As a result of legislation in 2013 by the State of Maine, Statoil placed the planned Hywind Maine floating wind turbine development project on hold in July 2013.
The legislation required the Maine Public Utilities Commission to undertake a second round of bidding for the offshore wind sites with a different set of ground rules, which subsequently led Statoil to suspend due to increased uncertainty and risk in the project. Statoil considered other locations for its initial US demonstration project.
Some vendors who could bid on the proposed project in Maine expressed concerns in 2010 about dealing with the United States regulatory environment. Since the proposed site is in federal waters, developers would need a permit from the US Minerals Management Service, "which took more than seven years to approve a yet-to-be-built, shallow-water wind project off Cape Cod" (Cape Wind).
"Uncertainty over regulatory hurdles in the United States … is 'the Achilles heel' for Maine's ambitions for deepwater wind."
In 2013, Statoil pulled out of the $120 million project of four 3-MW turbines floating in 140 m depth of water near Boothbay Harbor, Maine citing change in legislation, and focused on their five 6-MW turbines in Scotland instead, where the average wind speed is 10 m/s and the water depth is 100 m.

In June 2016, Maine's New England Aqua Ventus I floating offshore wind demonstration project, designed by the DeepCwind Consortium, was selected by the U.S. Department of Energy to participate in the Offshore Wind Advanced Technology Demonstration program. In August 2021, the project got approval to use non-US barges.

In January 2022, Crown Estate Scotland, the public corporation of the Scottish Government responsible for the management of land and property in Scotland, awarded 14.5 GW in 10 leases for floating wind farms, along with 10 GW of fixed-foundation. There were 74 applicants, and 17 winners. By April 2022, all 17 lease holders had signed up, and are required to pay £700m to the Scottish government. Floating wind power has so far been considered costly, but industry commentators described the program, ScotWind, as a commercial breakthrough.

In December 2022, the US Bureau of Ocean Energy Management awarded leases for 4.6 GW on 373,000 acres offshore California to 5 winners who are required to pay $750m. The price of $2,000/acre is less than East Coast leases, due to lower competition and higher build cost.

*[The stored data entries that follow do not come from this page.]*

==> config.mk <==
export PLATFORM = sky130hd
export DESIGN_NAME = ysyx_23060061_lsu
export DESIGN_NICKNAME = d
export VERILOG_FILES = /design/src/rtl/ysyx_23060061_lsu.sv
export SDC_FILE = /design/constraint.sdc
export NUM_CORES = 1
export LEC_CHECK = 0
export ABC_AREA = 1
export CAP_MARGIN = 20
export CORE_ASPECT_RATIO = 1.5
export CORE_UTILIZATION = 27
export DETAILED_ROUTE_END_ITERATION = 7
export MAX_ROUTING_LAYER = met4
export RECOVER_POWER = 50
export SLEW_MARGIN = 10
export SYNTH_ARGS = -nofsm -noshare
export SYNTH_HDL_FRONTEND = slang
export SYNTH_SLANG_ARGS = --single-unit
==> constraint.sdc <==
create_clock -name clk -period 1.7 [get_ports clk]
set_input_delay 0.17 -clock clk [delete_from_list [all_inputs] [get_ports clk]]
set_output_delay 0.17 -clock clk [all_outputs]
set_load 0.05 [all_outputs]
==> src/rtl/ysyx_23060061_lsu.sv <==
// ysyx_23060061_lsu: single-outstanding AXI4-Lite load/store unit fed by the execute ALU.
// Optional macro LSU_BUS_ERR_EN: nonzero rresp/bresp is reported through resp_err.
module ysyx_23060061_lsu #(
    parameter int WIDTH        = 32,
    parameter bit ERR_ON_BADOP = 1'b1
) (
    input  logic             clk,
    input  logic             rst,
    input  logic             req_valid,
    output logic             req_ready,
    input  logic             req_wen,
    input  logic [2:0]       req_funct3,
    input  logic [WIDTH-1:0] req_addr,
    input  logic [WIDTH-1:0] req_wdata,
    output logic             resp_valid,
    output logic [WIDTH-1:0] resp_rdata,
    output logic             resp_err,
    output logic [WIDTH-1:0] araddr,
    output logic             arvalid,
    input  logic             arready,
    input  logic [WIDTH-1:0] rdata,
    input  logic [1:0]       rresp,
    input  logic             rvalid,
    output logic             rready,
    output logic [WIDTH-1:0] awaddr,
    output logic             awvalid,
    input  logic             awready,
    output logic [WIDTH-1:0] wdata,
    output logic [3:0]       wstrb,
    output logic             wvalid,
    input  logic             wready,
    input  logic [1:0]       bresp,
    input  logic             bvalid,
    output logic             bready
);
    typedef enum logic [2:0] {IDLE, AR, R, W, B, RESP} state_t;

    state_t           state_q;
    logic             req_ready_q;
    logic             resp_valid_q;
    logic             resp_err_q;
    logic [WIDTH-1:0] resp_rdata_q;
    logic             arvalid_q;
    logic             rready_q;
    logic             awvalid_q;
    logic             wvalid_q;
    logic             bready_q;
    logic [WIDTH-1:0] araddr_q;
    logic [WIDTH-1:0] awaddr_q;
    logic [WIDTH-1:0] wdata_q;
    logic [3:0]       wstrb_q;
    logic [1:0]       off_q;
    logic [2:0]       funct3_q;

    logic             req_legal;
    logic             req_misaligned;
    logic             req_bad;
    logic [2:0]       req_f3_eff;
    logic [WIDTH-1:0] req_bus_addr;
    logic             rd_bus_err;
    logic             wr_bus_err;

    function automatic logic op_legal(input logic wen, input logic [2:0] f3);
        if (wen) return (f3 == 3'b000) || (f3 == 3'b001) || (f3 == 3'b010);
        return (f3 == 3'b000) || (f3 == 3'b001) || (f3 == 3'b010) ||
               (f3 == 3'b100) || (f3 == 3'b101);
    endfunction

    function automatic logic [WIDTH-1:0] store_lanes(input logic [1:0] sz, input logic [WIDTH-1:0] d);
        case (sz)
            2'b00:   return {4{d[7:0]}};
            2'b01:   return {2{d[15:0]}};
            default: return d;
        endcase
    endfunction

    function automatic logic [3:0] store_strb(input logic [1:0] sz, input logic [1:0] off);
        case (sz)
            2'b00:   return 4'b0001 << off;
            2'b01:   return 4'b0011 << off;
            default: return 4'b1111;
        endcase
    endfunction

    // Move the addressed lane down to bit 0, then extend by funct3.
    function automatic logic [WIDTH-1:0] load_extend(input logic [2:0] f3, input logic [1:0] off,
                                                     input logic [WIDTH-1:0] word);
        logic [WIDTH-1:0] sh;
        sh = word >> {off, 3'b000};
        case (f3)
            3'b000:  return {{24{sh[7]}}, sh[7:0]};
            3'b001:  return {{16{sh[15]}}, sh[15:0]};
            3'b100:  return {24'h0, sh[7:0]};
            3'b101:  return {16'h0, sh[15:0]};
            default: return word;
        endcase
    endfunction

    // With ERR_ON_BADOP cleared, an illegal code falls back to a plain word access.
    always_comb begin
        req_legal  = op_legal(req_wen, req_funct3);
        req_f3_eff = req_legal ? req_funct3 : 3'b010;
        case (req_f3_eff[1:0])
            2'b00:   req_misaligned = 1'b0;
            2'b01:   req_misaligned = req_addr[0];
            default: req_misaligned = |req_addr[1:0];
        endcase
        req_bad      = req_misaligned || (ERR_ON_BADOP && !req_legal);
        req_bus_addr = {req_addr[WIDTH-1:2], 2'b00};
    end

`ifdef LSU_BUS_ERR_EN
    assign rd_bus_err = |rresp;
    assign wr_bus_err = |bresp;
`else
    logic unused_resp;
    assign rd_bus_err  = 1'b0;
    assign wr_bus_err  = 1'b0;
    assign unused_resp = ^{rresp, bresp};
`endif

    always_ff @(posedge clk) begin
        if (rst) begin
            state_q      <= IDLE;
            req_ready_q  <= 1'b1;
            resp_valid_q <= 1'b0;
            resp_err_q   <= 1'b0;
            resp_rdata_q <= '0;
            arvalid_q    <= 1'b0;
            rready_q     <= 1'b0;
            awvalid_q    <= 1'b0;
            wvalid_q     <= 1'b0;
            bready_q     <= 1'b0;
            araddr_q     <= '0;
            awaddr_q     <= '0;
            wdata_q      <= '0;
            wstrb_q      <= 4'h0;
            off_q        <= 2'b00;
            funct3_q     <= 3'b000;
        end else begin
            case (state_q)
                IDLE: begin
                    if (req_valid) begin
                        req_ready_q <= 1'b0;
                        off_q       <= req_addr[1:0];
                        funct3_q    <= req_f3_eff;
                        if (req_bad) begin
                            state_q      <= RESP;
                            resp_valid_q <= 1'b1;
                            resp_err_q   <= 1'b1;
                            resp_rdata_q <= '0;
                        end else if (req_wen) begin
                            state_q   <= W;
                            awvalid_q <= 1'b1;
                            wvalid_q  <= 1'b1;
                            awaddr_q  <= req_bus_addr;
                            wdata_q   <= store_lanes(req_f3_eff[1:0], req_wdata);
                            wstrb_q   <= store_strb(req_f3_eff[1:0], req_addr[1:0]);
                        end else begin
                            state_q   <= AR;
                            arvalid_q <= 1'b1;
                            araddr_q  <= req_bus_addr;
                        end
                    end
                end
                AR: begin
                    if (arready) begin
                        arvalid_q <= 1'b0;
                        rready_q  <= 1'b1;
                        state_q   <= R;
                    end
                end
                R: begin
                    if (rvalid) begin
                        rready_q     <= 1'b0;
                        resp_valid_q <= 1'b1;
                        resp_err_q   <= rd_bus_err;
                        resp_rdata_q <= rd_bus_err ? '0 : load_extend(funct3_q, off_q, rdata);
                        state_q      <= RESP;
                    end
                end
                W: begin
                    // AW and W retire independently; leave once both have handshaken.
                    if (awready) awvalid_q <= 1'b0;
                    if (wready)  wvalid_q  <= 1'b0;
                    if ((!awvalid_q || awready) && (!wvalid_q || wready)) begin
                        bready_q <= 1'b1;
                        state_q  <= B;
                    end
                end
                B: begin
                    if (bvalid) begin
                        bready_q     <= 1'b0;
                        resp_valid_q <= 1'b1;
                        resp_err_q   <= wr_bus_err;
                        resp_rdata_q <= '0;
                        state_q      <= RESP;
                    end
                end
                RESP: begin
                    resp_valid_q <= 1'b0;
                    resp_err_q   <= 1'b0;
                    resp_rdata_q <= '0;
                    req_ready_q  <= 1'b1;
                    state_q      <= IDLE;
                end
                default: begin
                    state_q     <= IDLE;
                    req_ready_q <= 1'b1;
                end
            endcase
        end
    end

    assign req_ready  = req_ready_q;
    assign resp_valid = resp_valid_q;
    assign resp_err   = resp_err_q;
    assign resp_rdata = resp_rdata_q;
    assign araddr     = araddr_q;
    assign arvalid    = arvalid_q;
    assign rready     = rready_q;
    assign awaddr     = awaddr_q;
    assign awvalid    = awvalid_q;
    assign wdata      = wdata_q;
    assign wstrb      = wstrb_q;
    assign wvalid     = wvalid_q;
    assign bready     = bready_q;
endmodule

==> flow_metrics.py, run 1 <==
metrics = {
    "placed_design": {
        "gp_congestion": 0.890,
        "hpwl_mm": 17.3,
        "post-place-ws_ns": -0.416,
        "placed_area_sq_um": 9560,
        "portBuffers": 243,
    },
    "synth": {
        "yosysWarningCount": 0,
        "synth_area_leaders": "dfxtp_1 43%, nand2_1 21%, a21oi_1 12%",
        "synth.largest_area_cell": "dfxtp_1",
        "yosysTopAreaCellShare_pct": 43.5,
        "yosysSeqAreaShare_pct": 43.5,
        "synth_seq_cells": 144,
        "synth.distinct_cells": 26,
        "syn_inst": 1006,
        "syn_area_sq_um": 6630,
        "postSynthAreaPerCell_sq_um": 6.59,
    },
    "sta": {
        "min_period_ns": 1.59,
        "setup_ws_ns": 0.107,
        "fin_crit_sh_pct": 93.7,
        "finalSetupViolCount": 0,
        "drv_slew": 0,
        "max_freq_mhz": 628,
        "timing.slew.headroom_pct": 53.5,
        "clock_skew_ns": 0.00796,
        "finalSetupTns_ns": 0,
        "worst_pin_slew_ns": 0.701,
        "hold_violations": 0,
    },
    "detailed_routing": {
        "wl_per_cell_um": 16.0,
        "antenna_left": 0,
        "via_per_inst": 4.63,
        "drt_pass1_iterations": 5,
        "routed_wl_mm": 25.7,
        "routed-via-count": 7456,
        "route.detailed.drc": 0,
        "drt_iter0_drc": 409,
    },
    "setup_path": {
        "arrival_ns": 1.95,
        "cp_slowest_cell": "clkdlybuf4s50_1",
        "cp_top_family": "buffers and inverters",
        "crit_path_max_fanout": 10,
        "rr_endpoint": "wstrb[3]$_SDFFE_PP0P_",
        "crit_buf_inv": 3,
        "worstPathCellList": "clkdlybuf4s50_1 > nor2_4 > nand2_1 > a21oi_4 > nand3_1 > nor2_4 > buf_12 > buf_12 > nand2_1 > a21oi_2",
        "endpoint_kind": "flop",
        "crit_path_max_incr_delay_ns": 0.51,
        "startpoint_type": "primary input",
        "reg2reg_setup_slack_ns": 0.12,
        "r2r_cells": 10,
        "required_ns": 2.06,
        "worstSetupPathType": "primary input to flop",
        "r2r-start": "state_q[0]$_SDFFE_PP0P_",
    },
    "die": {
        "core-area_sq_um": 23900,
        "initial_core_util_pct": 27.7,
        "die_w_um": 130,
        "die_area_sq_um": 25200,
        "num_io_pins": 252,
        "rows": 69,
        "die_height_um": 194,
    },
    "power": {
        "p_leak_nw": 4.38,
        "irDropWorstVdd_v": 0.000760,
        "p_seq_share_pct": 29.1,
        "intPower_mw": 8.03,
        "power_mw": 14.3,
        "p_sw_mw": 6.22,
        "p_comb_share_pct": 45.8,
        "clkPwrFrac_pct": 25.0,
        "swShare_pct": 43.7,
        "power_density_nw_per_um2": 1410,
    },
    "run_status": {
        "status": "finished clean",
    },
    "clock_network": {
        "clock-sinks": 144,
        "clk-insertion-delay-late_ns": 0.43,
        "cts_max_level": 4,
        "cts_made_buffers": 17,
        "root_buffer": "clkbuf_16",
        "clock_path_buffers": 2,
        "cts.reportedPaths.clkPinSlew_ns": 0.06,
        "cts_tree": "done",
    },
    "hold_path": {
        "hold_end": "wstrb[0]$_SDFFE_PP0P_",
        "hold_path.class": "primary input to flop",
        "holdPathStages": 4,
        "worstHoldStart": "req_addr[0]",
    },
    "global_routing": {
        "grt_max_degree": 99,
        "antenna_found_initial": 1,
        "grt_usage_pct": 20.0,
        "grt_most_used_layer": "met2",
        "use_met3_pct": 4.66,
        "met2_usage_pct": 34.0,
        "grt_overflow_total": 0,
        "grt_first_pass_wirelength_mm": 37.4,
        "grt_pass1_vias": 7057,
        "use_met1_pct": 21.9,
    },
    "cells_and_area": {
        "drive_gt1_share_pct": 9.93,
        "area_delta_synth_final_pct": 53.0,
        "fin_area_sq_um": 10100,
        "fin_nets": 1388,
    },
    "run": {
        "drv_cap": 0,
    },
}
kinds of logic (layout without fill, tap and decap cells):
| logic type | Yosys count | count (layout) | share of synthesized area (%) |
|---|---|---|---|
| AOI/OAI and AO/OA | 223 | 223 | 17.6 |
| buffers and inverters | 158 | 438 | 10.3 |
| DFF | 144 | 144 | 43.5 |
| other | 1 | 5 | 0.0566 |
| and+or+nand+nor | 480 | 480 | 28.6 |
worst reg2reg max path: stages, from the launching register on:
cell	delay (ns)
dfxtp_1	0.32
inv_2	0.08
nand2_4	0.07
nor2_4	0.16
nand2_2	0.11
inv_4	0.10
nand4_1	0.10
buf_6	0.17
clkbuf_16	0.18
nor3_4	0.12
nor2_1	0.07
power by group through the flow:
stage / Combinational (mW) / Sequential (mW) / Clock (mW)
floorplan: 2.80 / 5.54 / 0
global placement: 6.52 / 4.23 / 0
finish: 6.53 / 4.15 / 3.57
global route: 7.14 / 4.21 / 3.82
CTS: 6.54 / 4.16 / 3.68
detailed placement: 6.57 / 4.24 / 0
synth_stat cells, drive strengths merged:
| master | instances |
|---|---|
| clkbuf | 33 |
| o31ai | 1 |
| a21boi | 1 |
| nor3 | 5 |
| inv | 91 |
| o22ai | 1 |
| o21ai | 42 |
| nand4 | 3 |
| buf | 33 |
| nor2 | 44 |
| o211ai | 8 |
| a31oi | 4 |
| dfxtp | 144 |
| nand2 | 371 |
| o2111ai | 2 |
| clkinv | 1 |
| a21oi | 163 |
| nand3 | 57 |
| conb | 1 |
| a221o | 1 |
cell usage in the layout, fill, tap and decap left out, drive strengths merged:
cell and n:
clkinv 8, dlymetal6s2s 2, nand2 371, a31oi 4, clkdlybuf4s50 104, o21ai 42
clkbuf 97, a21oi 163, o31ai 1, buf 64, dfxtp 144, o211ai 8
dlygate4sd2 67, conb 4, a21boi 1, nand4 3, clkinvlp 2, o22ai 1
o2111ai 2, inv 93, a221o 1, nand3 57, nor3 5, diode 1
nor2 44, bufinv 1
worst max path at each step:
stage / start / endpoint / slack [ns] / depth (start not counted)
2_1_floorplan: state_q[1]$_SDFFE_PP0P_ / awaddr[31]$_SDFFE_PP0P_ / 0.13 / 10
3_3_place_gp: req_wen / resp_rdata[7]$_SDFFE_PP0P_ / -0.37 / 9
3_5_place_dp: req_wen / resp_rdata[7]$_SDFFE_PP0P_ / -0.42 / 9
4_1_cts: state_q[0]$_SDFFE_PP0P_ / wdata[30]$_SDFFE_PP0P_ / 0.02 / 11
5_1_grt: req_addr[1] / wdata[12]$_SDFFE_PP0P_ / -0.01 / 10
6_report: req_addr[1] / wdata[30]$_SDFFE_PP0P_ / 0.11 / 10
what timing repair did:
| action | CTS | global route |
|---|---|---|
| gates cloned | 1 | 8 |
| pin swaps | 0 | 1 |
| hold endpoints to repair | 0 | 0 |
| setup endpoints to repair | 162 | 128 |
| buffers inserted | 2 | 4 |
| hold buffers | 0 | 0 |
| gates resized for setup | 76 | 27 |
state kept, by name (all words and copies together), names as in the netlist:
signal and flops:
resp_err 1, araddr 30, rready 1, resp_rdata 32, resp_valid 1, funct3_q 3, req_ready 1, wstrb 4
bready 1, arvalid 1, wvalid 1, awaddr 30, awvalid 1, off_q 2, wdata 32, state_q 3
final cells by class:
cell class	count	area (sq um)
clock inverters	12	113
diodes	1	2.50
well taps	319	399
fillers	2591	13800
multi-input cells	707	3190
inverters	92	353
flip-flops and latches	144	2880
clock buffers	20	437
repair buffers	314	2770
per-layer routing:
| layer | up-vias | wire length [um] |
|---|---|---|
| met5 | - | 0 |
| met4 | 0 | 862 |
| met3 | 54 | 1370 |
| met2 | 258 | 13200 |
| met1 | 3391 | 10300 |
| li1 | 3753 | - |
stage by stage:
step	cells	hold slack, ns	util (%)
after floorplan	1009	0.313	-
after global placement	1562	0.436	40.0
after detailed placement	1562	0.444	40.0
after CTS	1597	0.286	42.3
after global routing	1609	0.307	42.4
final	1609	0.282	42.4
No activity file was read; power rests on OpenSTA's default activity.
==> run 2, diff against run 1 <==
--- a/config.mk
+++ b/config.mk
@@ -12,6 +12,7 @@
 export DETAILED_ROUTE_END_ITERATION = 7
 export MAX_ROUTING_LAYER = met4
 export RECOVER_POWER = 50
+export REMOVE_ABC_BUFFERS = 1
 export SLEW_MARGIN = 10
 export SYNTH_ARGS = -nofsm -noshare
 export SYNTH_HDL_FRONTEND = slang
==> run 2 against run 1 <==
Against the previous run: via count is 0.15% higher; clock power up 11%; die area did not move; clock skew grew 0.0085 ns; core utilization rose by 0.19 points; first-iteration DRC count shrank 29%; register-to-register slack worse by 0.05 ns; clock-buffer cell count decreased by 3; non-clock buffer count rose by 9; hold slack better by 0.049 ns; critical endpoint is now awaddr[9]$_SDFFE_PP0P_.
==> flow_metrics.py, run 2 (synthesized netlist as in run 1, its figures left out) <==
metrics = {
    "run_status": {
        "status": "finished clean",
    },
    "clock_network": {
        "cts.reportedPaths.clkPinSlew_ns": 0.07,
        "root_buffer": "clkbuf_16",
        "cts_made_buffers": 17,
        "cts_tree": "done",
        "clock_path_buffers": 2,
        "cts_max_level": 4,
        "clk-insertion-delay-late_ns": 0.43,
        "clock-sinks": 144,
    },
    "sta": {
        "drv_slew": 0,
        "clock_skew_ns": 0.0164,
        "finalSetupTns_ns": 0,
        "min_period_ns": 1.63,
        "timing.slew.headroom_pct": 52.4,
        "max_freq_mhz": 613,
        "hold_violations": 0,
        "fin_crit_sh_pct": 95.9,
        "finalSetupViolCount": 0,
        "worst_pin_slew_ns": 0.717,
        "setup_ws_ns": 0.0690,
    },
    "setup_path": {
        "required_ns": 2.00,
        "crit_buf_inv": 6,
        "crit_path_max_fanout": 8,
        "startpoint_type": "flop",
        "worstSetupPathType": "flop to flop",
        "crit_path_max_incr_delay_ns": 0.33,
        "cp_slowest_cell": "dfxtp_2",
        "cp_top_family": "buffers and inverters",
        "arrival_ns": 1.93,
        "worstPathCellList": "inv_2 > nand2_4 > nor2_4 > buf_6 > nand2_4 > inv_2 > nand4_1 > buf_4 > buf_6 > clkbuf_16 > nand2_1 > a21oi_1",
        "endpoint_kind": "flop",
    },
    "detailed_routing": {
        "routed_wl_mm": 25.0,
        "drt_iter0_drc": 292,
        "antenna_left": 0,
        "route.detailed.drc": 0,
        "wl_per_cell_um": 15.5,
        "routed-via-count": 7467,
        "drt_pass1_iterations": 4,
        "via_per_inst": 4.61,
    },
    "global_routing": {
        "grt_first_pass_wirelength_mm": 36.5,
        "grt_overflow_total": 0,
        "antenna_found_initial": 1,
        "grt_max_degree": 67,
        "grt_pass1_vias": 7056,
        "grt_usage_pct": 19.2,
    },
    "die": {
        "initial_core_util_pct": 27.7,
        "die_height_um": 194,
        "core-area_sq_um": 23900,
        "rows": 69,
        "die_w_um": 130,
        "num_io_pins": 252,
        "die_area_sq_um": 25200,
    },
    "power": {
        "clkPwrFrac_pct": 26.8,
        "power_mw": 14.8,
        "power_density_nw_per_um2": 1450,
        "p_seq_share_pct": 28.2,
        "intPower_mw": 8.39,
        "p_leak_nw": 4.42,
        "swShare_pct": 43.1,
        "irDropWorstVdd_v": 0.000728,
        "p_sw_mw": 6.36,
        "p_comb_share_pct": 45.0,
    },
    "placed_design": {
        "post-place-ws_ns": -0.382,
        "portBuffers": 243,
        "hpwl_mm": 16.9,
        "gp_congestion": 0.910,
        "placed_area_sq_um": 9560,
    },
    "hold_path": {
        "hold_path.class": "primary input to flop",
    },
    "cells_and_area": {
        "final_common_cell": "nand2_1",
        "fin_area_sq_um": 10200,
        "mostFrequentLayoutCells": "366 x nand2_1, 160 x a21oi_1, 139 x dfxtp_1",
        "area_delta_synth_final_pct": 53.7,
        "drive_gt1_share_pct": 10.8,
        "fin_nets": 1397,
    },
    "run": {
        "drv_cap": 0,
    },
}
[run 2: cell types whose count changed in the layout (fill, tap and decap cells not counted), sizes merged]
cell	before	now
clkinv	8	4
buf	64	76
dlygate4sd2	67	66
clkdlybuf4s50	104	106
inv	93	100
clkbuf	97	91
clkinvlp	2	1
dlymetal6s2s	2	0
dlygate4sd3	0	1
bufinv	1	2
[run 2: what timing repair did]
action | 4_1_cts | 5_1_grt
hold buffers | 1 | 0
pin swaps | 0 | 2
gates resized for setup | 67 | 35
cloned | 0 | 8
setup buffers | 0 | 10
hold endpoints to repair | 5 | 0
endpoints found under the setup margin | 93 | 128
[run 2: worst paths after layout]
path,cells past startpoint,start,end,slack (ns)
setup / recovery,12,state_q[0]$_SDFFE_PP0P_,awaddr[9]$_SDFFE_PP0P_,0.07
hold / removal,3,req_addr[24],awaddr[24]$_SDFFE_PP0P_,0.33
setup reg to reg,12,state_q[0]$_SDFFE_PP0P_,awaddr[9]$_SDFFE_PP0P_,0.07
hold reg to reg,2,rready$_SDFFE_PP0P_,rready$_SDFFE_PP0P_,0.45
[run 2: metal layers]
| metal | vias up | part of all wire (%) | GRT usage, % |
|---|---|---|---|
| met1 | 3429 | 41 | 21.5 |
| met4 | 0 | 2.7 | 7.15 |
| met3 | 39 | 6.2 | 5.08 |
| met2 | 234 | 50 | 32.3 |
| met5 | - | 0 | - |
| li1 | 3765 | - | - |
[run 2: cell type report]
cell class / count / area [sq um]
antenna: 1 / 2.50
tap: 319 / 399
fill: 2616 / 13700
sequential: 144 / 2890
clock buffer: 17 / 425
clock inverter: 15 / 190
multi-input combinational: 707 / 3150
inverter: 92 / 353
timing repair buffer: 323 / 2780
[run 2: per-stage QoR]
stage | util [%] | cells | hold WS (ns)
6_report | 42.6 | 1618 | 0.331
5_1_grt | 42.6 | 1618 | 0.333
4_1_cts | 42.3 | 1599 | 0.311
3_5_place_dp | 40.0 | 1566 | 0.440
3_3_place_gp | 40.0 | 1566 | 0.435
2_1_floorplan | - | 943 | 0.239
[run 2: worst register-to-register path, stage by stage (launching register included)]
cell and delay, ns:
dfxtp_2 0.33, inv_2 0.08, nand2_4 0.07, nor2_4 0.13, buf_6 0.12, nand2_4 0.05
inv_2 0.05, nand4_1 0.08, buf_4 0.17, buf_6 0.14, clkbuf_16 0.17, nand2_1 0.07
a21oi_1 0.06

As of 2023, Europe hosts four small floating wind farms with a combined capacity of 176 MW. Expansion plans are notable, with France tendering a 250 MW project off Brittany and two more in the Mediterranean. Large-scale auctions are expected in Spain, Portugal, Norway, and the UK, which has already allocated rights for over 15 GW. Europe aims for 3–4 GW of floating wind capacity by 2030, potentially reaching 10 GW with supportive policies.

==Research==
Scale modeling and computer modeling attempt to predict the behavior of large–scale wind turbines in order to avoid costly failures and to expand the use of offshore wind power from fixed to floating foundations. Topics for research in this field include:

===Computer models===
- Overview of integrated dynamic calculations for floating offshore wind turbines
- Fully coupled aerohydro-servo-elastic response; a basic research tool to validate new designs

===Scale models===
- Water tank studies on 1:100 scale tension-leg platform and Spar Buoy platforms
- Dynamic response dependency on the mooring configuration

===Improved designs===
- Gearbox changes, including to hydraulic systems, may reduce capital and maintenance costs
- Alternative floating platform design, including for lowering the center of gravity, improving stability of mooring, and semisubmersible designs.

==Other applications==
As they are suitable for towing, floating wind turbine units can be relocated to any location on the sea without much additional cost. So they can be used as prototype test units to practically assess the design adequacy and wind power potential of prospective sites.

When the transmission of generated wind power to nearby land is not economical, the power can be used in power to gas applications to produce hydrogen gas, ammonia / urea, reverse osmosis water desalination, natural gas, LPG, alkylate / gasoline, ship-mounted battery storage, etc. on floating platforms which can be easily transported to nearby consuming centers.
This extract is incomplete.